また、治療を行う医師と看護師を救急現場に派遣するために緊急走行できる緊急自動車を「ドクターカー」といいます。夜間や悪天候時に運航ができないドクターヘリと違い、夜間にも、悪天候時にも活動ができる点が優れています。
消防防災ヘリコプターとの違い
消防防災ヘリは、病院ではなく、航空隊の基地があるヘリポートで待機をしているため、医師を運ぶ場合は、病院まで迎えにいく時間がかかります。消防防災ヘリは消火活動や救急活動、救助活動等を任務としており、救急活動は消防防災ヘリの活動の一部に過ぎません。道県が保有するヘリコプターと東京消防庁や政令指定都市等の消防機関が保有するヘリコプターに区分されます。2018年11月1日現在、44都道府県に75機が配備されています。活動の性質上、消防防災ヘリは中型または大型のヘリコプターであるのに対し、ドクターヘリは小型です。
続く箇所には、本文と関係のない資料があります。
===== src/rtl/pit_chan.sv =====
// One periodic down-counter. A load arms it and clears its expiry status.
// Each tick_en decrements it. On the last tick it fires, sets the sticky
// status and reloads. A loaded 0 counts as 2**COUNT_W. Load wins over a tick.
module pit_chan #(
    parameter int COUNT_W = 16
) (
    input  logic               clk,
    input  logic               rst_n,
    input  logic               tick_en,
    input  logic               load,
    input  logic [COUNT_W-1:0] load_val,
    output logic               fire,
    output logic               expired
);
    localparam int CNT_W = COUNT_W + 1;
    localparam logic [CNT_W-1:0] FULL_COUNT = CNT_W'(1) << COUNT_W;

    logic [COUNT_W-1:0] reload_q;
    logic [CNT_W-1:0]   cnt_q;
    logic               running;

    // Widen a stored value so that zero becomes the full range.
    function automatic logic [CNT_W-1:0] widen(input logic [COUNT_W-1:0] v);
        return (v == '0) ? FULL_COUNT : {1'b0, v};
    endfunction

    // Count, reload and expiry tracking.
    always_ff @(posedge clk) begin
        if (!rst_n) begin
            reload_q <= '0;
            cnt_q    <= '0;
            running  <= 1'b0;
            expired  <= 1'b0;
            fire     <= 1'b0;
        end else begin
            fire <= 1'b0;
            if (load) begin
                reload_q <= load_val;
                cnt_q    <= widen(load_val);
                running  <= 1'b1;
                expired  <= 1'b0;
            end else if (running && tick_en) begin
                if (cnt_q == CNT_W'(1)) begin
                    cnt_q   <= widen(reload_q);
                    expired <= 1'b1;
                    fire    <= 1'b1;
                end else begin
                    cnt_q <= cnt_q - CNT_W'(1);
                end
            end
        end
    end
endmodule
2017年中の出動状況を見ると、全体で6,752件の出動のうち、救急活動が3,370件、救助活動が2,028件、消火活動が1,110件、その他が244件となっており、救急活動が約50%を占めています。また、消防防災ヘリは救助隊員が人を吊り上げて救助するための「ホイスト」を装備しています。山岳遭難の場合は、消防防災ヘリがホイストで救助した傷病者をドクターヘリのフライトドクターが治療し、病院に搬送するという連係プレイが行われます。

ドクターヘリに関わる人たち

ドクターヘリに乗組員(クルー)として搭乗するのは、ヘリコプターを操縦するパイロット(機長)のほか、フライトドクター、フライトナース、そして整備士の4人。それを地上でサポートするのがCS(Communication Specialist)です。それぞれのスペシャリストが高い専門性を持って関わっているのが、ドクターヘリなのです。

フライトドクター
救急医療に精通し、ドクターヘリでの活動訓練を受けた医師で、ドクターヘリに乗り込みいち早く現場に向かい、傷病者に治療を行います。幅広い医療知識と技術、決断力が求められます。
フライトナース
フライトドクターとともにドクターヘリに乗り込み、看護師として現場でフライトドクターのサポートをしたり、家族に付き添ったり、さまざまな仕事を行います。現場で必要な医療資機材が入った救急バックの管理も行います。
パイロット(機長)
フライトドクターやフライトナースを乗せたヘリを操縦して現場に向かい、治療を施した患者を医療機関まで運びます。急な天候の変化に対応しながら、ドクターヘリを安全に運航するという責任の大きな仕事です。
整備士
ヘリが安全に飛行できるよう機体を保守点検するだけでなく、出動したときは現場の消防隊と無線で連絡をとりあい、ランデブーポイントに降りる手配をします。また、ドクターヘリのストレッチャーを操作するなどして、フライトドクターやフライトナースをサポートします。
CS(Communication Specialist)
「通信の専門家」を意味するCS(Communication Specialist)。ドクターヘリの出動コールを当日のクルーに伝えたあとは、消防本部指令室とやりとりをしてランデブーポイントを調整し、ドクターヘリの動きを見守る専用の管制官で、ドクターヘリの「扇の要」の役割を担います。